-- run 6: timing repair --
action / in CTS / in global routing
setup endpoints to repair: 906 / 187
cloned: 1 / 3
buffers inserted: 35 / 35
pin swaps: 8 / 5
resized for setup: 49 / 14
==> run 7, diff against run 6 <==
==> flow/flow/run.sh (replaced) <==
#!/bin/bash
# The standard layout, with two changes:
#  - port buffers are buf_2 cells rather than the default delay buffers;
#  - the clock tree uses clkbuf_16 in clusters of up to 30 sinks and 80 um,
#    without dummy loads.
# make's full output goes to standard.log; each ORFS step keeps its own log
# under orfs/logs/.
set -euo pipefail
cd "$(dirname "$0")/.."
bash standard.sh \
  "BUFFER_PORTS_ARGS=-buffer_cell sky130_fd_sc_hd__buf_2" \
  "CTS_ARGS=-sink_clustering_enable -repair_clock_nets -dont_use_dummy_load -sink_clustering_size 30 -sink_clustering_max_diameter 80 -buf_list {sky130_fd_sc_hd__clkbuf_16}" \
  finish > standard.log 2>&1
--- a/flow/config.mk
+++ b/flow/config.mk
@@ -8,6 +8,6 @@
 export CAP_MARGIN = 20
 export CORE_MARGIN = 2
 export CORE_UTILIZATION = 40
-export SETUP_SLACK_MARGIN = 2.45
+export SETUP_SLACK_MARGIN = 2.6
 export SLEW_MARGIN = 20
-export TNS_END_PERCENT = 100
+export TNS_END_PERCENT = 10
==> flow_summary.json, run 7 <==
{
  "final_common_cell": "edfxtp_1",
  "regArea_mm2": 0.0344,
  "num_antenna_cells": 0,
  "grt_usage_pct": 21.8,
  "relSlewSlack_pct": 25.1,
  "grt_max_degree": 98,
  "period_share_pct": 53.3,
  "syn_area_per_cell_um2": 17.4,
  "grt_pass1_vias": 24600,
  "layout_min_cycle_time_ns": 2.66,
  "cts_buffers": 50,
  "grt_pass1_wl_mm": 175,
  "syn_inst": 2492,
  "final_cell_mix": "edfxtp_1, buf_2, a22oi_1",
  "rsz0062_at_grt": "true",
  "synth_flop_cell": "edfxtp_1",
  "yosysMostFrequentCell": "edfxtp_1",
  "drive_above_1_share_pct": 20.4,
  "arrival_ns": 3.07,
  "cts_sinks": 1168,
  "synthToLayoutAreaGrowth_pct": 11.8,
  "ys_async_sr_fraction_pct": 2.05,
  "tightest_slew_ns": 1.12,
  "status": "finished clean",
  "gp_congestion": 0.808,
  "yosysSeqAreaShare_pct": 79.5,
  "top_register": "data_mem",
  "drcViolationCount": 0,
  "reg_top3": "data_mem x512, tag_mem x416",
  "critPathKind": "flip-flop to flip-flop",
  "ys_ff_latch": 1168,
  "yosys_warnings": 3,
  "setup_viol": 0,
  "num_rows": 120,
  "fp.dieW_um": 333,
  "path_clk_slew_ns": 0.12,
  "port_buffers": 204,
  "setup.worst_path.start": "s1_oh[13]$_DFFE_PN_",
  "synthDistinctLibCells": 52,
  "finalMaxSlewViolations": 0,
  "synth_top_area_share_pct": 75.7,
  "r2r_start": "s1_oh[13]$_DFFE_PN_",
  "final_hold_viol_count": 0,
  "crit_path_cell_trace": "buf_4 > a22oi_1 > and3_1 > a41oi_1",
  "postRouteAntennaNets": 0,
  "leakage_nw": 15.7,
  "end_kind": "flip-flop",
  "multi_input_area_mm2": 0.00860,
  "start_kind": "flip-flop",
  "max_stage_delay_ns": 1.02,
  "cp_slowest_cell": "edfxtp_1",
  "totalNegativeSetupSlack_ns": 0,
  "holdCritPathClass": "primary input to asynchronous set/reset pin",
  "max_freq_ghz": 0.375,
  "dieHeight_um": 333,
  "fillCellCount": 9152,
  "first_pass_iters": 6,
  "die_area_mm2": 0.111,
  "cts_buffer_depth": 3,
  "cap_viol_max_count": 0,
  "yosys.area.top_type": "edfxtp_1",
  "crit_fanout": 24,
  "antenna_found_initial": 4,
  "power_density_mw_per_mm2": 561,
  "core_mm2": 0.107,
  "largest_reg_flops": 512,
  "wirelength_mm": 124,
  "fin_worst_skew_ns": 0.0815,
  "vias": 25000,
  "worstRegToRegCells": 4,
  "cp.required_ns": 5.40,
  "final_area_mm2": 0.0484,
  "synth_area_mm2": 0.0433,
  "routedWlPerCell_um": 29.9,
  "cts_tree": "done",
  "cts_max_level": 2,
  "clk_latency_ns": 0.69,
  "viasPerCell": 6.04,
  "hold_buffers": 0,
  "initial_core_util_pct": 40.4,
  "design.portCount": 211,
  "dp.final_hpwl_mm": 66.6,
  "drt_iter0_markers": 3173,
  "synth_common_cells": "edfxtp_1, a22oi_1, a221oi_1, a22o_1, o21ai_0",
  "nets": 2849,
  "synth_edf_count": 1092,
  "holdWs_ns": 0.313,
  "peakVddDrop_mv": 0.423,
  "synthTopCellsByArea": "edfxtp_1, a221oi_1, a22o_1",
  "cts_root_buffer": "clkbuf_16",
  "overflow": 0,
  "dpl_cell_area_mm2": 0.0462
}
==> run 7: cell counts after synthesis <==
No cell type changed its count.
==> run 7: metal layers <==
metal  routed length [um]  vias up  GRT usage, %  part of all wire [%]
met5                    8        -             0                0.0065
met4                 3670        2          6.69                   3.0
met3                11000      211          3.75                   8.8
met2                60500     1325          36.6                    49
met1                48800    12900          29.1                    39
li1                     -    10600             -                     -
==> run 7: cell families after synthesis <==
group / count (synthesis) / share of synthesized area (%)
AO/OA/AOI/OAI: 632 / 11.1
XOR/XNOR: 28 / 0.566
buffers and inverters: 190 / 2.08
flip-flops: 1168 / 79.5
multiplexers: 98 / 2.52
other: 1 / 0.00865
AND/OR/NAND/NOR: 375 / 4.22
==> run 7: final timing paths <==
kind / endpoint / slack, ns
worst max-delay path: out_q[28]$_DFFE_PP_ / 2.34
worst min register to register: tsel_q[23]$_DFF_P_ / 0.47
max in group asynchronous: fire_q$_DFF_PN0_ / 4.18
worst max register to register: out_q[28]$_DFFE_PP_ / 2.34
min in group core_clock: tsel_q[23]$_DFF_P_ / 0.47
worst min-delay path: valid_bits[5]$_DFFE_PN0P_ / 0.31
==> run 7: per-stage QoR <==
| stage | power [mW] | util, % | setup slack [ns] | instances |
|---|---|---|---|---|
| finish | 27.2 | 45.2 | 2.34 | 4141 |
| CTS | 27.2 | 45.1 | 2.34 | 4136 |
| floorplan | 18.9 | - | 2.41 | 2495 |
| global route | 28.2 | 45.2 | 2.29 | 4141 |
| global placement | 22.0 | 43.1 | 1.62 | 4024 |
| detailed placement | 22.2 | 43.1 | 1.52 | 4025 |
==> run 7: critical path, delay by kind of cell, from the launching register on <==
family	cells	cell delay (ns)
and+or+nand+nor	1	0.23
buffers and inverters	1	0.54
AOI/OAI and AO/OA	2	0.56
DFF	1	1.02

········

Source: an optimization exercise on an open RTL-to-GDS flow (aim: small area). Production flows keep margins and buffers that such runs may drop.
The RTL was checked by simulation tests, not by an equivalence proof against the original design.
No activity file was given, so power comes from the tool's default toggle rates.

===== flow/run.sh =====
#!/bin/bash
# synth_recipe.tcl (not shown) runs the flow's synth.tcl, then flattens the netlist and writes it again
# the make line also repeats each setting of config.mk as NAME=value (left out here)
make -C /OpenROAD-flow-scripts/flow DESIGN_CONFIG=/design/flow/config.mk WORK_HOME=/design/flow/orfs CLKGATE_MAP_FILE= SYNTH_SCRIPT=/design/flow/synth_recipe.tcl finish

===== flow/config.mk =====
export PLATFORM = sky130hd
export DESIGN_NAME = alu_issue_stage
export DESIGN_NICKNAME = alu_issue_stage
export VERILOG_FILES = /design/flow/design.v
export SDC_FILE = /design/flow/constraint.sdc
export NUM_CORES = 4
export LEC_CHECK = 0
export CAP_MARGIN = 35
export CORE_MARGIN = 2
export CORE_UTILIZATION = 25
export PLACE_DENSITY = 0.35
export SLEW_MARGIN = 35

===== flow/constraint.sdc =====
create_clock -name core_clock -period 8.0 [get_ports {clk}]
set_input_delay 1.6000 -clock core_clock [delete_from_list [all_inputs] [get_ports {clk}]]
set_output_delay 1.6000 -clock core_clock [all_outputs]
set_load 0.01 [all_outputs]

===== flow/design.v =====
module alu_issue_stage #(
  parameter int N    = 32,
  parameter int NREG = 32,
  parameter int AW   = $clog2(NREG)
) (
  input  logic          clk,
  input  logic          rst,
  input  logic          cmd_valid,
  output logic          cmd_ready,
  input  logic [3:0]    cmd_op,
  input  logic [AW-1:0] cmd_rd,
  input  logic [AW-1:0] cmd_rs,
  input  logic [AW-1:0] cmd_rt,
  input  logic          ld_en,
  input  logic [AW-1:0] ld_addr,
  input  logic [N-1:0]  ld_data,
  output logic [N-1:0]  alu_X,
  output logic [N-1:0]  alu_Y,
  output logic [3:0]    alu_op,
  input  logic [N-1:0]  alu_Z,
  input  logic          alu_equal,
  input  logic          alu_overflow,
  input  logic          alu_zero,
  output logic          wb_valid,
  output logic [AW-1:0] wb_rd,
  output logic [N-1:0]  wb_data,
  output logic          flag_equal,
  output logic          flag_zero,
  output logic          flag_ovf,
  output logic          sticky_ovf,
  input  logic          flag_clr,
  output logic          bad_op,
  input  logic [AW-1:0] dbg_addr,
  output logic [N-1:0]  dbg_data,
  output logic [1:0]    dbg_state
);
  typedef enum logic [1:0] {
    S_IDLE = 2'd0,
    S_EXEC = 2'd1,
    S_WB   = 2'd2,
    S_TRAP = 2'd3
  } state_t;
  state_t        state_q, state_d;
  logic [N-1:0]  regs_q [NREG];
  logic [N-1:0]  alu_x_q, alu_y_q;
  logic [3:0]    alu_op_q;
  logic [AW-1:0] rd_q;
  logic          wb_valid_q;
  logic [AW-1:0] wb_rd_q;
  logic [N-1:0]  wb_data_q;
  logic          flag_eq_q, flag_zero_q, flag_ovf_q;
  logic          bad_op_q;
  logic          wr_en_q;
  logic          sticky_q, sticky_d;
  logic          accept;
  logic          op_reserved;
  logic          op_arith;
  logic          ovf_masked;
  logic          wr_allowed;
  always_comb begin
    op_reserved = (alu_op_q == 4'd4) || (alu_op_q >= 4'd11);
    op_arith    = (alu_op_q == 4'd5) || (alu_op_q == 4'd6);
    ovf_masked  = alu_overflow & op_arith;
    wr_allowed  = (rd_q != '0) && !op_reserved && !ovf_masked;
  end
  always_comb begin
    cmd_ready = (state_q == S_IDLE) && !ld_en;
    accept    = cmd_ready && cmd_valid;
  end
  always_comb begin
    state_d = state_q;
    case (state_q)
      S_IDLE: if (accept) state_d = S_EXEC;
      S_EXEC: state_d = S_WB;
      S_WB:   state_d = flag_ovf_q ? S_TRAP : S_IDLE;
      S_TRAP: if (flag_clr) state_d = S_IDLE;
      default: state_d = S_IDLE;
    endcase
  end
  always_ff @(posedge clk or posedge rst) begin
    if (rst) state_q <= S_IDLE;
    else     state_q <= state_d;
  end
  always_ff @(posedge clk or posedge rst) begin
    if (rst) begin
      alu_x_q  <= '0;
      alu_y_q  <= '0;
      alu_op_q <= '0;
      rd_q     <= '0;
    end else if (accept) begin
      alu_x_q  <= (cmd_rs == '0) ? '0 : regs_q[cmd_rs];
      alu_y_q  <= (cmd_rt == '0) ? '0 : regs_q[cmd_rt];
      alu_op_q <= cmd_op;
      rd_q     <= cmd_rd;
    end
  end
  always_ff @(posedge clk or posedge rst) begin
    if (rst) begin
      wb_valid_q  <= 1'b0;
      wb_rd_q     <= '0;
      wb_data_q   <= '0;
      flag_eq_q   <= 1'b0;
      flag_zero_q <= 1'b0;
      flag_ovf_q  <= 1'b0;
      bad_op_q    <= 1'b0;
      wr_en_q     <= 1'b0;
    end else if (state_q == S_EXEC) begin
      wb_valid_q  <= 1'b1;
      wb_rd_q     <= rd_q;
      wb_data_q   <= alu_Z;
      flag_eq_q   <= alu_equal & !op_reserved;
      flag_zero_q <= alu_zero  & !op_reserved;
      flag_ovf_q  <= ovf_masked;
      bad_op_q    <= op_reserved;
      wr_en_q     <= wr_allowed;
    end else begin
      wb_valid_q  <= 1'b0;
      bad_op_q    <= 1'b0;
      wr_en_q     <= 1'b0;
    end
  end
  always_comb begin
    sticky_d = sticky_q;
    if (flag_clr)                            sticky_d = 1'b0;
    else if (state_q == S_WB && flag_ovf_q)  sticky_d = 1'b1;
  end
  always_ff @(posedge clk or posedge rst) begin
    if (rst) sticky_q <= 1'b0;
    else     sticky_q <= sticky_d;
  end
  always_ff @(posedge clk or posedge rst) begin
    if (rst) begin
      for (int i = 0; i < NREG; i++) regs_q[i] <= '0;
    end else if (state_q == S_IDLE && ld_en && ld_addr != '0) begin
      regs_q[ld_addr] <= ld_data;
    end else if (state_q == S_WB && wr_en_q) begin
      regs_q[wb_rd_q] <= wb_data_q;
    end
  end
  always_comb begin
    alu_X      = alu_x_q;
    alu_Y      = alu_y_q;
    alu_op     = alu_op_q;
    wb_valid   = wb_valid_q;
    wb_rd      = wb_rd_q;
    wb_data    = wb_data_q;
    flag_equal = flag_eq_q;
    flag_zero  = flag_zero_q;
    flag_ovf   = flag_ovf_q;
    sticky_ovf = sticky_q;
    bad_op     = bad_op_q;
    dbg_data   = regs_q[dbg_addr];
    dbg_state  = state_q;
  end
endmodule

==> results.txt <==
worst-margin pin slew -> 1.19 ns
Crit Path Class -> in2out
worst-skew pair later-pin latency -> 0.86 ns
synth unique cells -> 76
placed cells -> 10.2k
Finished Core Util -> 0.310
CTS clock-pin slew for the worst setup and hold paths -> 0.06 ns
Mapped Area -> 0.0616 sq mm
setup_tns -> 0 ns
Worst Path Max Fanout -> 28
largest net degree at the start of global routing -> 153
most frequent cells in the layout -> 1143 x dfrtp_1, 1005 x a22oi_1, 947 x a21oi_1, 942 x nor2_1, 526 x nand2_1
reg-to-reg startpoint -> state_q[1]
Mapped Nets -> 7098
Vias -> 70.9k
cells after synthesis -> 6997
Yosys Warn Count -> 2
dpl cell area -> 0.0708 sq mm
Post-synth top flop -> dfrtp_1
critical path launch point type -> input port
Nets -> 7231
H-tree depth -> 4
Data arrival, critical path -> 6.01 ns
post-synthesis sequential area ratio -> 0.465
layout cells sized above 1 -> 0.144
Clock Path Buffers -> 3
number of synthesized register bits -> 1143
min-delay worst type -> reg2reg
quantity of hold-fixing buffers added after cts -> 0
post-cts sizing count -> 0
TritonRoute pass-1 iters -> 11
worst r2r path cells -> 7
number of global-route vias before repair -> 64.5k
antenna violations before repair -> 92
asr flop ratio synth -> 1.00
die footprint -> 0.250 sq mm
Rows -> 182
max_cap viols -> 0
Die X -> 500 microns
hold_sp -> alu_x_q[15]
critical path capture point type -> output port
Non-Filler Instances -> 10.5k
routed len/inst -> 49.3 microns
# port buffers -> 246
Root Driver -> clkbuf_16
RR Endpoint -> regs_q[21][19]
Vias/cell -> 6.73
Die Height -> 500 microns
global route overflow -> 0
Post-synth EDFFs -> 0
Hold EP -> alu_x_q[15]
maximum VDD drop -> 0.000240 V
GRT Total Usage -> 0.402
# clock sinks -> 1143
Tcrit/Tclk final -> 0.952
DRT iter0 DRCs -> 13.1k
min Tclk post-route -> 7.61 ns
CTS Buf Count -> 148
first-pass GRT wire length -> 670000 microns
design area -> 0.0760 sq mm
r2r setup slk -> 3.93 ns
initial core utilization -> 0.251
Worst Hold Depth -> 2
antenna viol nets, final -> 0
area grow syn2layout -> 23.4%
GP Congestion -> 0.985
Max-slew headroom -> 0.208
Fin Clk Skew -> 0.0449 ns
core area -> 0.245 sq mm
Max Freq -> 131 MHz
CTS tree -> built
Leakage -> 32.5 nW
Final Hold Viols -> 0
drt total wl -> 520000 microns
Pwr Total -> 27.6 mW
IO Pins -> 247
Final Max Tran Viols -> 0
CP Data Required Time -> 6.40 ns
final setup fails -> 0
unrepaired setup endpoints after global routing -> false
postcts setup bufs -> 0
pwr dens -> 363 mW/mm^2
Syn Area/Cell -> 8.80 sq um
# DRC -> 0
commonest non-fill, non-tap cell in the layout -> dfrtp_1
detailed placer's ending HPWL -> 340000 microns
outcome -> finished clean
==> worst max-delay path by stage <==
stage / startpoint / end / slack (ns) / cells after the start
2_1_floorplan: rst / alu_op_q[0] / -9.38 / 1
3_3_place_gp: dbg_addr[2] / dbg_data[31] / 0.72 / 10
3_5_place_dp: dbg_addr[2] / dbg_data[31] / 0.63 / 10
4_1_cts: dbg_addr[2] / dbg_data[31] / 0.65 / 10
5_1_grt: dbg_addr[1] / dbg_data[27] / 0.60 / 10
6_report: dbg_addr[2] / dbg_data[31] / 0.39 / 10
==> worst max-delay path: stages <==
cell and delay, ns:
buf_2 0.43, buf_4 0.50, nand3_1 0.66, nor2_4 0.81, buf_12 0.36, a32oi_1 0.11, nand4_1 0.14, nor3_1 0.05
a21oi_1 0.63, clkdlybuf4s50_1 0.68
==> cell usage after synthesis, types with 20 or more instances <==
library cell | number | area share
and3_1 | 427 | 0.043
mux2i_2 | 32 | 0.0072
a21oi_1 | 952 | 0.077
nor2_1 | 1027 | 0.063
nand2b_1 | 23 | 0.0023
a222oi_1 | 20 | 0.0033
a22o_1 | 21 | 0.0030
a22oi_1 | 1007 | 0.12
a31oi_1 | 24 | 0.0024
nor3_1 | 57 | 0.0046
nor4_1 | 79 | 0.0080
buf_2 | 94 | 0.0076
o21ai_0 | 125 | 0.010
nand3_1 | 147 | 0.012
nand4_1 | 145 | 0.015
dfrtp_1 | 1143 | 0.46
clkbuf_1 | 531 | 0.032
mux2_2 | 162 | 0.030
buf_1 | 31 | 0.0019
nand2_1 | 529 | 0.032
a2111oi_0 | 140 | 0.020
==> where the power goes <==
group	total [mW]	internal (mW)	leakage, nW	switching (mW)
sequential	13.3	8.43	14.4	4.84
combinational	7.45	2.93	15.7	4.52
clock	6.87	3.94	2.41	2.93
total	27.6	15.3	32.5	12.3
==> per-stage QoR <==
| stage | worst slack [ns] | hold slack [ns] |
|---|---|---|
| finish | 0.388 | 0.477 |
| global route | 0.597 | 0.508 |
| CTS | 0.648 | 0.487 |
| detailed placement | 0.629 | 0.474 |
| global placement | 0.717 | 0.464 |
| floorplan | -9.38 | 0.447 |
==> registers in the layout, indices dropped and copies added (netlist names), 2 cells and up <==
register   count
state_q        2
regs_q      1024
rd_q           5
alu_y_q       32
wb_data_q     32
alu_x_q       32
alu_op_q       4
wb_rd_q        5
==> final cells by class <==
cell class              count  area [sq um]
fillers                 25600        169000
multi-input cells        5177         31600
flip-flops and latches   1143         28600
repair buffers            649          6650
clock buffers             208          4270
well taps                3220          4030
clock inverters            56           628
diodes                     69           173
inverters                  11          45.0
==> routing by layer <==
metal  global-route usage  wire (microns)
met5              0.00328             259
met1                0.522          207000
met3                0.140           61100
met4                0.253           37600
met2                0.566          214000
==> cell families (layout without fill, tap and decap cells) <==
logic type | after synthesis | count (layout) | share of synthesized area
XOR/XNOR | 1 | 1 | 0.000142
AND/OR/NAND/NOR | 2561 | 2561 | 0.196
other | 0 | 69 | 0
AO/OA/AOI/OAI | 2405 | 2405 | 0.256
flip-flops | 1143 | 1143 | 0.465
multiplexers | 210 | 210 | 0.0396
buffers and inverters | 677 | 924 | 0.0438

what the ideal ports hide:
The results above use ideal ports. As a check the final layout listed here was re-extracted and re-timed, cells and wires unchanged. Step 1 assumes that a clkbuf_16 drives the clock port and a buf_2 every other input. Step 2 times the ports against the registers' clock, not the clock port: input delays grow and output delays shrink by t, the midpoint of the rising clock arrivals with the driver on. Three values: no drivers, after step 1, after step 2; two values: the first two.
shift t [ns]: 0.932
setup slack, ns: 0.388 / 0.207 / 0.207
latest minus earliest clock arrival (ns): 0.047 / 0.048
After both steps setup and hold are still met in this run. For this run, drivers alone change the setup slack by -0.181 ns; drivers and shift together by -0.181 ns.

········

Counting only lines that hold the word "timing", say how many there are in the listing above and add nothing.

2